EXERCISE — Every line in the records below with the string "pready" needs to be copied out.
[Opening RECORDS TO USE section]
File: src/cfl_regs.vh
// Purpose: Register offsets, field positions, reset values and limits of the controller.
// Assumes: APB with 32-bit data and one aligned word per register.
// Notes: Included by the controller and its counter store.
`ifndef CFL_REGS_VH
`define CFL_REGS_VH
`define CFL_MODE_OFS 8'h00
`define CFL_IER_OFS 8'h04
`define CFL_IDR_OFS 8'h08
`define CFL_IMR_OFS 8'h0c
`define CFL_SR_OFS 8'h10
`define CFL_BR_OFS 8'h14
`define CFL_ECR_OFS 8'h18
`define CFL_EVT_OFS 8'h1c
`define CFL_MODE_EN 0
`define CFL_MODE_LPM 1
`define CFL_MODE_ABM 2
`define CFL_MODE_OVL 3
`define CFL_SR_MBOX 0
`define CFL_SR_ERROR_ACTIVE_FLAG 16
`define CFL_SR_WARN 17
`define CFL_SR_ERROR_PASSIVE_FLAG 18
`define CFL_SR_BUS_OFF_FLAG 19
`define CFL_SR_SLEEP 20
`define CFL_SR_WAKE 21
`define CFL_SR_BUSY 22
`define CFL_SRC_MASK 32'h003f00ff
`define CFL_WARN_LIMIT 9'd96
`define CFL_PASSIVE_LIMIT 9'd127
`define CFL_BUS_OFF_FLAG_LIMIT 9'd255
`define CFL_SYNC_BITS 4'd11
`define CFL_BR_RESET 32'h00000000
`endif

File: src/cfl_err_counters.v
// Purpose: Holds the transmit and receive error counters and updates them.
// Assumes: One-cycle event pulses from the protocol engine.
// Notes: Read data come out of registers; a clear has priority over any event.
`include "cfl_regs.vh"
module cfl_err_counters
(
    // Clock and reset.
    input wire mclk,
    input wire arst_n,
    // Control.
    input wire clear,
    input wire freeze,
    // Counting events.
    input wire txErr,
    input wire txOk,
    input wire rxErr,
    input wire rxOk,
    // Counter values.
    output reg [8:0] txCount_q,
    output reg [7:0] rxCount_q
);

    // Saturating counters; errors add eight on transmit and one on receive.
    always @(posedge mclk or negedge arst_n)
    begin
        if (!arst_n)
        begin
            txCount_q <= 9'h000;
            rxCount_q <= 8'h00;
        end
        else if (clear)
        begin
            txCount_q <= 9'h000;
            rxCount_q <= 8'h00;
        end
        else if (!freeze)
        begin
            if (txErr)
                txCount_q <= (txCount_q > 9'h1f7) ? 9'h1ff : txCount_q + 9'h008;
            else if (txOk && txCount_q != 9'h000)
                txCount_q <= txCount_q - 9'h001;
            if (rxErr)
                rxCount_q <= (rxCount_q == 8'hff) ? 8'hff : rxCount_q + 8'h01;
            else if (rxOk && rxCount_q != 8'h00)
                rxCount_q <= rxCount_q - 8'h01;
        end
    end

endmodule // cfl_err_counters

File: src/cfl_ctrl.v
// Purpose: Fault confinement, overload frames, low-power mode and interrupt masking.
// Assumes: A protocol engine gives per-bit pulses and frame events on mclk.
// Notes: Bit timing and mailbox storage sit outside; this block steers them.
//
// Contract
// - Keep readable TX/RX counters; derive state.
// - Error-active sets flag; interrupt if unmasked.
// - Error-passive: flag, passive frames, transmit wait.
// - Bus-off: flag, interrupt, no bus influence.
// - Counter above 96 sets warning flag.
// - Reactive overload on listed dominant bits.
// - Overload enable sends request overload frames.
// - Reactive overload always; counters untouched.
// - Low-power: no transfer, mailboxes inactive.
// - Sleep/wake exclusive; both zero after reset.
// - Power-up: no low-power; wake after 11.
// - Low-power request: drain transmits, then sleep.
// - Setting wake clears sleep, and reverse.
// - Sleep disables reception, freezes counters.
// - Leave low-power: resync eleven bits, wake.
// - Idle bus: transmit eleven bits later.
// - Enable resets engine, counters, error flags.
// - Autobaud locks counters, flags still update.
// - Enable/disable writes mask; mask readable.
// - Mailbox and system interrupt sources.
// - Warning only while error-active.
//
// Register access over APB and the register offsets were chosen for this implementation.
`include "cfl_regs.vh"
module cfl_ctrl
#(
    parameter MBOX_NUM = 8
)
(
    // Clock and reset.
    input wire mclk,
    input wire arst_n,
    // APB slave.
    input wire psel,
    input wire penable,
    input wire pwrite,
    input wire [7:0] paddr,
    input wire [31:0] pwdata,
    output reg [31:0] prdata,
    output reg pready,
    output reg pslverr,
    // Bus line from the pin, recessive high.
    input wire canRx,
    // Protocol engine events; interFrameBit and txPending are levels, the rest one-cycle pulses.
    input wire bitTick,
    input wire interFrameBit,
    input wire eofLastBit,
    input wire delimLastBit,
    input wire txOkEvt,
    input wire txErrEvt,
    input wire rxOkEvt,
    input wire rxErrEvt,
    input wire rxForUs,
    input wire txPending,
    input wire [MBOX_NUM-1:0] mboxEvt,
    // Steering outputs to the protocol engine, and the interrupt line.
    output reg engineReset,
    output reg txAllowed,
    output reg rxAllowed,
    output reg passiveFlags,
    output reg busDriveEn,
    output reg overloadStart,
    output reg suspendWait,
    output reg [31:0] bitTiming,
    output reg irq
);

    // State encodings.
    localparam FC_ACTIVE = 2'd0;
    localparam FC_PASSIVE = 2'd1;
    localparam FC_BUSOFF = 2'd2;
    localparam LP_SYNC = 2'd0;
    localparam LP_AWAKE = 2'd1;
    localparam LP_DRAIN = 2'd2;
    localparam LP_SLEEP = 2'd3;

    reg [31:0] rdata_d;
    reg [3:0] mode_q;
    reg [31:0] mask_q;
    reg [MBOX_NUM-1:0] mboxFlag_q;
    reg [1:0] lpState_q;
    reg [3:0] recCount_q;
    reg rx1_q;
    reg rx2_q;
    reg enPrev_q;
    reg lpmPrev_q;
    reg sleep_q;
    reg wake_q;
    reg [1:0] ifsCount_q;
    wire [8:0] txCount;
    wire [7:0] rxCount;
    wire [1:0] fcState;
    wire warn;
    wire [31:0] status;
    wire wr;
    wire rd;
    wire enRise;
    wire freeze;

    // Fault state from the counter values.
    function [1:0] fc_state;
        input [8:0] tx;
        input [7:0] rx;
        begin
            if (tx > `CFL_BUS_OFF_FLAG_LIMIT)
                fc_state = FC_BUSOFF;
            else if (tx > `CFL_PASSIVE_LIMIT || {1'b0, rx} > `CFL_PASSIVE_LIMIT)
                fc_state = FC_PASSIVE;
            else
                fc_state = FC_ACTIVE;
        end
    endfunction

    // Bus access strobes; every access completes in its first access cycle.
    assign wr = psel && penable && pwrite;
    assign rd = psel && !penable && !pwrite;
    assign enRise = mode_q[`CFL_MODE_EN] && !enPrev_q;
    assign freeze = sleep_q || mode_q[`CFL_MODE_ABM] || enRise;
    assign fcState = fc_state(txCount, rxCount);
    assign warn = (fcState == FC_ACTIVE)
        && (txCount > `CFL_WARN_LIMIT || {1'b0, rxCount} > `CFL_WARN_LIMIT);

    // Status word; fault, warning and power sources are level driven, mailbox flags are sticky.
    assign status = {9'h000, lpState_q != LP_AWAKE, wake_q, sleep_q,
        fcState == FC_BUSOFF, fcState == FC_PASSIVE, warn, fcState == FC_ACTIVE,
        {(16 - MBOX_NUM){1'b0}}, mboxFlag_q};

    // Counter store, cleared on enable.
    cfl_err_counters u_counters
    (
        .mclk(mclk),
        .arst_n(arst_n),
        .clear(enRise),
        .freeze(freeze),
        .txErr(txErrEvt),
        .txOk(txOkEvt),
        .rxErr(rxErrEvt && rxAllowed),
        .rxOk(rxOkEvt && rxAllowed),
        .txCount_q(txCount),
        .rxCount_q(rxCount)
    );

    // Read multiplexer.
    always @*
    begin
        case (paddr)
            `CFL_MODE_OFS: rdata_d = {28'h0000000, mode_q};
            `CFL_IMR_OFS: rdata_d = mask_q;
            `CFL_SR_OFS: rdata_d = status;
            `CFL_BR_OFS: rdata_d = bitTiming;
            `CFL_ECR_OFS: rdata_d = {7'h00, txCount, 8'h00, rxCount};
            default: rdata_d = 32'h00000000;
        endcase
    end

    // APB answer and register writes.
    always @(posedge mclk or negedge arst_n)
    begin
        if (!arst_n)
        begin
            prdata <= 32'h00000000;
            pready <= 1'b0;
            pslverr <= 1'b0;
            mode_q <= 4'h0;
            mask_q <= 32'h00000000;
            bitTiming <= `CFL_BR_RESET;
        end
        else
        begin
            pready <= psel && !penable;
            pslverr <= psel && !penable && !(paddr[7:5] == 3'b000 && paddr[1:0] == 2'b00);
            if (rd)
                prdata <= rdata_d;
            if (wr)
            begin
                case (paddr)
                    `CFL_MODE_OFS: mode_q <= pwdata[3:0];
                    `CFL_IER_OFS: mask_q <= mask_q | (pwdata & `CFL_SRC_MASK);
                    `CFL_IDR_OFS: mask_q <= mask_q & ~pwdata;
                    `CFL_BR_OFS: bitTiming <= pwdata;
                    default: mask_q <= mask_q;
                endcase
            end
        end
    end

    // Bus line synchroniser and edge history.
    always @(posedge mclk or negedge arst_n)
    begin
        if (!arst_n)
        begin
            rx1_q <= 1'b1;
            rx2_q <= 1'b1;
            enPrev_q <= 1'b0;
            lpmPrev_q <= 1'b0;
        end
        else
        begin
            rx1_q <= canRx;
            rx2_q <= rx1_q;
            enPrev_q <= mode_q[`CFL_MODE_EN];
            lpmPrev_q <= mode_q[`CFL_MODE_LPM];
        end
    end

    // Low-power and synchronisation sequence.
    always @(posedge mclk or negedge arst_n)
    begin
        if (!arst_n)
        begin
            lpState_q <= LP_SYNC;
            recCount_q <= 4'h0;
            sleep_q <= 1'b0;
            wake_q <= 1'b0;
        end
        else if (!mode_q[`CFL_MODE_EN] || enRise)
        begin
            lpState_q <= LP_SYNC;
            recCount_q <= 4'h0;
            sleep_q <= 1'b0;
            wake_q <= 1'b0;
        end
        else
        begin
            case (lpState_q)
                LP_SYNC:
                begin
                    if (mode_q[`CFL_MODE_LPM])
                        recCount_q <= 4'h0;
                    else if (bitTick)
                    begin
                        if (!rx2_q)
                            recCount_q <= 4'h0;
                        else if (recCount_q == `CFL_SYNC_BITS - 4'h1)
                        begin
                            lpState_q <= LP_AWAKE;
                            wake_q <= 1'b1;
                            sleep_q <= 1'b0;
                            recCount_q <= 4'h0;
                        end
                        else
                            recCount_q <= recCount_q + 4'h1;
                    end
                end
                LP_AWAKE:
                begin
                    if (mode_q[`CFL_MODE_LPM] && !lpmPrev_q)
                        lpState_q <= LP_DRAIN;
                end
                LP_DRAIN:
                begin
                    if (!mode_q[`CFL_MODE_LPM])
                        lpState_q <= LP_AWAKE;
                    else if (!txPending)
                    begin
                        lpState_q <= LP_SLEEP;
                        sleep_q <= 1'b1;
                        wake_q <= 1'b0;
                    end
                end
                LP_SLEEP:
                begin
                    if (!mode_q[`CFL_MODE_LPM])
                        lpState_q <= LP_SYNC;
                end
                default: lpState_q <= LP_SYNC;
            endcase
        end
    end

    // Mailbox flags, a new event wins over an acknowledging write.
    always @(posedge mclk or negedge arst_n)
    begin
        if (!arst_n)
            mboxFlag_q <= {MBOX_NUM{1'b0}};
        else if (lpState_q == LP_SLEEP || !mode_q[`CFL_MODE_EN])
            mboxFlag_q <= {MBOX_NUM{1'b0}};
        else if (wr && paddr == `CFL_EVT_OFS)
            mboxFlag_q <= (mboxFlag_q & ~pwdata[MBOX_NUM-1:0]) | mboxEvt;
        else
            mboxFlag_q <= mboxFlag_q | mboxEvt;
    end

    // Overload control and intermission bit count.
    // Bus-off and error-passive entry reach software through the level status bits.
    always @(posedge mclk or negedge arst_n)
    begin
        if (!arst_n)
        begin
            overloadStart <= 1'b0;
            ifsCount_q <= 2'd0;
        end
        else
        begin
            if (!interFrameBit)
                ifsCount_q <= 2'd0;
            else if (bitTick && ifsCount_q != 2'd3)
                ifsCount_q <= ifsCount_q + 2'd1;
            // Reactive cases regardless of enable; counters not touched.
            overloadStart <= bitTick && !rx2_q && fcState != FC_BUSOFF
                && lpState_q == LP_AWAKE
                && ((interFrameBit && ifsCount_q < 2'd2) || eofLastBit
                || delimLastBit);
            if (mode_q[`CFL_MODE_OVL] && rxForUs && lpState_q == LP_AWAKE)
                overloadStart <= 1'b1;
        end
    end

    // Steering outputs and interrupt line, all registered.
    always @(posedge mclk or negedge arst_n)
    begin
        if (!arst_n)
        begin
            engineReset <= 1'b1;
            txAllowed <= 1'b0;
            rxAllowed <= 1'b0;
            passiveFlags <= 1'b0;
            busDriveEn <= 1'b0;
            suspendWait <= 1'b0;
            irq <= 1'b0;
        end
        else
        begin
            engineReset <= !mode_q[`CFL_MODE_EN] || enRise;
            txAllowed <= lpState_q == LP_AWAKE && fcState != FC_BUSOFF
                && !mode_q[`CFL_MODE_ABM];
            rxAllowed <= (lpState_q == LP_AWAKE || lpState_q == LP_DRAIN)
                && !sleep_q;
            passiveFlags <= fcState == FC_PASSIVE;
            suspendWait <= fcState == FC_PASSIVE;
            busDriveEn <= fcState != FC_BUSOFF && mode_q[`CFL_MODE_EN]
                && lpState_q != LP_SLEEP;
            irq <= |(status & mask_q);
        end
    end

endmodule // cfl_ctrl

File: config.mk
export PLATFORM = sky130hd
export DESIGN_NAME = cfl_ctrl
export DESIGN_NICKNAME = d
export VERILOG_FILES = /design/src/cfl_err_counters.v /design/src/cfl_ctrl.v
export VERILOG_INCLUDE_DIRS = /design/src /design/src/src
export SDC_FILE = /design/constraint.sdc
export NUM_CORES = 1
export LEC_CHECK = 0
export BUFFER_PORTS_ARGS = -buffer_cell sky130_fd_sc_hd__buf_2
export CAP_MARGIN = 15
export CORE_AREA = 2 2 160 162
export DETAILED_ROUTE_END_ITERATION = 12
export DIE_AREA = 0 0 162 164
export PLACE_DENSITY = 0.62
export SLEW_MARGIN = 15
export SYNTH_ARGS = -nofsm -noshare
export SYNTH_HDL_FRONTEND = slang
export SYNTH_HIERARCHICAL = 1
export SYNTH_SLANG_ARGS = --single-unit
export TNS_END_PERCENT = 20
File: constraint.sdc
create_clock -name mclk -period 1.7 [get_ports mclk]
set_input_delay 0.085 -clock mclk [delete_from_list [all_inputs] [get_ports mclk]]
set_output_delay 0.085 -clock mclk [all_outputs]
set_load 0.005 [all_outputs]
== Word-level counts from Yosys, hierarchy flattened ==
Cells that the tools add are included.
Operators by class
  $add $sub $neg: 6
  magnitude comparators: 7
  equal/unequal tests: 29
  mux-type cells: 51
  bitwise gates (word level): 8
  reduce and logical (&&, ||, !) cells: 67
Operators with widths (number)
  case mux 32 bit (5 select lines): 1
  case mux 32 bit (2 select lines): 1
  2-to-1 mux 8 bit: 7
  2-to-1 mux 9 bit: 5
  AND 23 x 32 -> 32 bit: 1
  AND 32 bit: 1
  == test 8 x 5 -> 1 bit, second input constant: 4
  NOT 32 bit: 1
  OR 32 x 22 -> 32 bit: 1
  OR reduction 32 bit: 1
  logical AND 1 bit: 27
  2-to-1 mux 2 bit: 12
  2-to-1 mux 4 bit: 6
  > comparator 9 x 7 -> 1 bit, second input constant: 2
  != test 3 bit, second input constant: 6
  == test 8 x 4 -> 1 bit, second input constant: 2
  > comparator 8 x 7 -> 1 bit, second input constant: 2
  2-to-1 mux 1 bit: 16
  OR 8 bit: 2
  AND reduction 7 bit: 2
  AND reduction 2 bit: 6
  nonzero test 3 bit: 4
  adder 9 x 4 -> 9 bit, second input constant: 1
  > comparator 9 x 8 -> 1 bit, second input constant: 1
  28 further kinds: 56
Word-level totals
  bits in registers: 148
  input port bits: 64

== Logic depth before layout (Yosys ltp) ==
  word-level depth: 9
  depth in mapped cells: 8

== Modules after synthesis ==
The synthesis kept the hierarchy.
Modules (own cells, without submodules)
  cfl_ctrl: times used 1, cells an instance 526, area each 6067.1 sq um, seq. area each 3281.9 sq um
  cfl_err_counters: times used 1, cells an instance 180, area each 1501.4 sq um, seq. area each 425.4 sq um

== Worst setup path after synthesis ==
OpenSTA, ideal clock, no wires.
  path kind: reg2reg
  from: register u_counters.txCount_q[0]
  to: register u_counters.txCount_q[2]
  setup time: 74 ps
  arrival: 1747 ps
  setup slack: -122 ps
  cell stages (with the launch flop): 8
  period minus slack after synthesis: 1822 ps
  path through: dfrtp_1 -> inv_1 -> ha_1 -> or4b_1 -> o21ai_4 -> a21oi_1 -> a311o_1 -> o21ai_2
On the way
  word-level cells in the longest chain between the ends: 5
  elaborated cells between the ends (all ways): 12
  classes of those cells: add/sub (2); order compare (1); mux (5); reduce/logical (4)
RTL lines
  start: declaration: RTL line cfl_err_counters.v:19  | output reg [8:0] txCount_q,
  start signal: assignment: RTL line cfl_err_counters.v:39  | txCount_q <= (txCount_q > 9'h1f7) ? 9'h1ff : txCount_q + 9'h008;
  start signal: assignment: RTL line cfl_err_counters.v:41  | txCount_q <= txCount_q - 9'h001;
  subtractor 9 x 1 -> 9 bit, or another cell as far along: RTL line cfl_err_counters.v:41
  2-to-1 mux 9 bit, on equally long branches: RTL line cfl_err_counters.v:40, cfl_err_counters.v:39
  2-to-1 mux 9 bit: RTL line cfl_err_counters.v:38  | if (txErr)
  2-to-1 mux 9 bit: RTL line cfl_err_counters.v:36  | else if (!freeze)
  2-to-1 mux 9 bit: RTL line cfl_err_counters.v:31  | else if (clear)
Several ways; a longest one is shown, not always the timed one. The select of a mux whose other input is x is not followed.
A chain may end at the register's enable or synchronous reset.

== Worst setup path after layout ==
  from: register u_counters.txCount_q[1]
  to: register u_counters.txCount_q[7]
The elaborated chain is that of the path after synthesis.

==> results.py <==
metrics = {
    "global_routing": {
        "grt-ovfl-total": 0,
        "grt_util_met3": 0.03864,
        "antenna_found_initial": 2,
        "grtUsageTotal": 0.1900,
        "grt_max_degree": 57,
        "busiest_layer": "met2",
        "met1_usage": 0.2544,
        "grt_use_met2": 0.3054,
        "grt_pass1_vias": 6869,
        "grt_pass1_wl_mm": 38.83,
    },
    "floorplanning": {
        "die_y_um": 164,
        "initial_core_util": 0.3050,
        "rows": 58,
        "die_x_um": 162,
        "dieArea_mm2": 0.02657,
        "coreArea_mm2": 0.02482,
        "ios": 138,
    },
    "route": {
        "routed_wl_mm": 24.76,
        "drt_pass1_iterations": 5,
        "initialDrtViolationCount": 612,
        "wl_per_cell_um": 18.84,
        "drc": 0,
        "vias_per_cell": 5.234,
        "vias": 6878,
        "detail-route-antenna-nets": 0,
    },
    "yosys": {
        "synthArstFlopShare": 1.000,
        "ys_warn_count": 6,
        "synth-seq-area-share": 0.4898,
        "synth_nets": 788,
        "ys_seq_elements": 148,
        "synth.avg_cell_area_um2": 10.72,
        "synthTopCellsByArea": "dfrtp_1 (48%), mux2_1 (4.8%), a22oi_1 (3.9%), ha_1 (3.0%), a21oi_1 (2.8%)",
        "syn_area_mm2": 0.007569,
        "synth_cell_types": 86,
        "synth_edf_count": 0,
        "synth_top_flop_cell": "dfrtp_1",
        "yosys.area.top_type": "dfrtp_1",
        "syn_inst": 706,
        "synth_top_area_frac": 0.4794,
    },
    "setup_path": {
        "cp-start-kind": "register",
        "cpPeakStageDelay_ps": 470,
        "crit_chain": "inv_2 -> ha_4 -> or4b_4 -> o21ai_4 -> a22oi_2 -> buf_4 -> o211ai_1",
        "rr_worst_depth": 7,
        "critPathArrivalTime_ps": 2180,
        "criticalPathCategory": "register to register",
        "critPathCaptureType": "register",
        "worst_path_max_delay_cell": "or4b_4",
        "required_ps": 2040,
        "worst-path-max-fanout": 4,
    },
    "cells_and_area": {
        "area.growth.synth_to_final_pct": 38.65,
        "fin_nets": 1052,
        "final_area_mm2": 0.01049,
        "fillers": 2424,
        "drive_gt1_frac": 0.3469,
        "final_util": 0.4228,
    },
    "placed_design": {
        "place.gp.congestion": 0.8987,
        "placed_area_mm2": 0.009314,
        "dp_hpwl_mm": 18.21,
        "io_buffers": 137,
        "dp_slack_ps": -196.1,
    },
    "min_path": {
        "hold_depth": 3,
        "hold_path.class": "input port to register",
    },
    "power": {
        "comb_power_share": 0.218,
        "p_leak_uw": 0.005000,
        "swShare": 0.2986,
        "power_density_mw_per_mm2": 920.1,
        "p_seq_frac": 0.397,
        "ir_drop_uv": 717.0,
        "pwr-share-clk": 0.385,
        "p_switching_uw": 2883,
        "internal_power_uw": 6772,
    },
    "timing": {
        "final-setup-viol-count": 16,
        "hold_viol_final": 0,
        "setup_ws_ps": -143.5,
        "period_share": 1.084,
        "skew_ps": 8.829,
        "slew_viol_final": 0,
        "grt_setup_unrepaired": "true",
        "slew_headroom": 0.6576,
        "period_needed_ps": 1844,
        "worst_pin_slew_ps": 507.2,
        "fmax_mhz": 542.4,
    },
    "clock_network": {
        "cts.path.max_buffers": 2,
        "clock_tree.root_cell": "clkbuf_16",
        "cts_tree": "built",
        "cts_inserted_buffers": 17,
        "cts.sinks": 148,
        "htreeDepth": 4,
        "clock_latency_ps": 430,
        "clkTransAtPathRegs_ps": 70,
    },
    "run_status": {
        "status": "finished with violations",
        "violations": "setup timing",
    },
    "flow_run": {
        "drv_cap": 0,
    },
}
## worst max-delay path, delay by kind of cell, from the launching register on
kind | cells | cell delay, ps
flops | 1 | 390
simple gates | 1 | 470
compound gates | 3 | 520
buf+inv | 2 | 250
fa+ha+maj | 1 | 130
[Closing RECORDS TO USE section]
TASK SOLUTION —
    output reg pready,
            pready <= 1'b0;
            pready <= psel && !penable;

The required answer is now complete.